Preparation of Test System
24 hours before the start of the experiment (eight days after obtaining the eggs), the chicken eggs are candled and non-viable eggs are discarded. The rest of the eggs is placed upward in the incubator until the next day.
On the day of the test, the eggs are removed from the incubator for use in the assay.
At first, the eggs are weighed and only eggs with a weight between 50g and 60g are used. All other eggs are discarded. Then, the eggs are candled and the air bubble is marked. The egg is opened on the air bubble with a rotating dentist’s saw blade or tweezers. The inner membrane is moistened with 0.9 % NaCl; then, the egg is left to stand into the incubator for 30 minutes. After this period, the solution is decanted and the inner membrane is carefully removed with a forceps.
Description of the Method
The test item resp. the negative control resp. the positive control is given directly onto the CAM surface.
For each replicate of the liquid negative and positive controls, 300 µL are measured using an adjustable pipette with single-use tips.
For each test item replicate, 300 µL are measured using a centrifuge vial and weighed. If the weight surpasses 300 mg, six replicates with 300 ± 30 mg each are weighed for the test.
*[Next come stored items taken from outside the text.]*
`src/hw/rtl/cau_pkg.sv`:
```
package cau_pkg;

   localparam int WORD_BITS_DEF = 32;
   localparam int FRAC_BITS_DEF = 24;

   typedef enum logic [1:0] {
      OP_ADD = 2'd0,
      OP_SUB = 2'd1,
      OP_MUL = 2'd2,
      OP_DIV = 2'd3
   } cau_op_type;

   localparam logic [1:0] STATUS_OK  = 2'd0;
   localparam logic [1:0] STATUS_SAT = 2'd1;
   localparam logic [1:0] STATUS_DZ  = 2'd2;

   typedef struct packed {
      logic       valid;
      cau_op_type op;
      logic       zero_div;
      logic       over_re;
      logic       over_im;
      logic       neg_re;
      logic       neg_im;
   } cau_ctl_type;

endpackage

```
`src/hw/rtl/cau_div_stage.sv`:
```
module cau_div_stage
   import cau_pkg::*;
#(
   parameter int PW  = 2 * WORD_BITS_DEF,
   parameter int RW  = 3 * WORD_BITS_DEF + FRAC_BITS_DEF + 2,
   parameter int QW  = WORD_BITS_DEF,
   parameter int BIT = 0
) (
   input  logic          clock,
   input  logic          reset,
   input  logic          enable,
   input  cau_ctl_type   ctl_in,
   input  logic [PW:0]   den_in,
   input  logic [RW-1:0] rem_re_in,
   input  logic [RW-1:0] rem_im_in,
   input  logic [QW-1:0] q_re_in,
   input  logic [QW-1:0] q_im_in,
   output cau_ctl_type   ctl_out,
   output logic [PW:0]   den_out,
   output logic [RW-1:0] rem_re_out,
   output logic [RW-1:0] rem_im_out,
   output logic [QW-1:0] q_re_out,
   output logic [QW-1:0] q_im_out
);

   localparam logic [QW-1:0] QBIT = {{(QW-1){1'b0}}, 1'b1} << BIT;

   cau_ctl_type   ctl_ff;
   logic [PW:0]   den_ff;
   logic [RW-1:0] rem_re_ff, rem_im_ff, rem_re_in_c, rem_im_in_c;
   logic [QW-1:0] q_re_ff, q_im_ff, q_re_in_c, q_im_in_c;
   logic [RW-1:0] dsh;
   logic [RW:0]   trial_re, trial_im;
   logic          is_div;

   always_comb begin
      is_div      = (ctl_in.op == OP_DIV);
      dsh         = {{(RW-PW-1){1'b0}}, den_in} << BIT;
      trial_re    = {1'b0, rem_re_in} - {1'b0, dsh};
      trial_im    = {1'b0, rem_im_in} - {1'b0, dsh};
      rem_re_in_c = rem_re_in;
      rem_im_in_c = rem_im_in;
      q_re_in_c   = q_re_in;
      q_im_in_c   = q_im_in;
      if (is_div && !trial_re[RW]) begin
         rem_re_in_c = trial_re[RW-1:0];
         q_re_in_c   = q_re_in | QBIT;
      end
      if (is_div && !trial_im[RW]) begin
         rem_im_in_c = trial_im[RW-1:0];
         q_im_in_c   = q_im_in | QBIT;
      end
   end

   always_ff @(posedge clock) begin
      if (reset) begin
         ctl_ff.valid <= 1'b0;
      end else if (enable) begin
         ctl_ff.valid <= ctl_in.valid;
      end
      if (enable) begin
         ctl_ff.op       <= ctl_in.op;
         ctl_ff.zero_div <= ctl_in.zero_div;
         ctl_ff.over_re  <= ctl_in.over_re;
         ctl_ff.over_im  <= ctl_in.over_im;
         ctl_ff.neg_re   <= ctl_in.neg_re;
         ctl_ff.neg_im   <= ctl_in.neg_im;
         den_ff          <= den_in;
         rem_re_ff       <= rem_re_in_c;
         rem_im_ff       <= rem_im_in_c;
         q_re_ff         <= q_re_in_c;
         q_im_ff         <= q_im_in_c;
      end
   end

   assign ctl_out    = ctl_ff;
   assign den_out    = den_ff;
   assign rem_re_out = rem_re_ff;
   assign rem_im_out = rem_im_ff;
   assign q_re_out   = q_re_ff;
   assign q_im_out   = q_im_ff;

endmodule

```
If the weight is less than 300 mg, six replicates with 300 µL each are weighed for the test.
Number of eggs which are used for the test item: 6
Number of eggs which are used for the negative control: 3
Number of eggs which are used for each positive control: 3
The reactions on the CAM are observed over a period of 301 seconds.
The following endpoints are described in the guideline:
• haemorrhage (bleeding from the vessels)
• vascular lysis (blood vessel disintegration)
• coagulation (intra- and extra-vascular protein denaturation)
The time for the appearance of each of the noted endpoints is monitored and recorded in seconds.

Results and discussion

Any other information on results incl. tables

The substance lead cyanamid can be regarded as severely irritant.

Applicant's summary and conclusion

Interpretation of results:

other: severly irritant

Conclusions:

The presented data are reliable and adequate. The EU-Method is an international accepted method. This method had been chosen to avoid unnecessary animal experiments.

Executive summary:

The substance lead cyanamid can be regarded as severely irritant.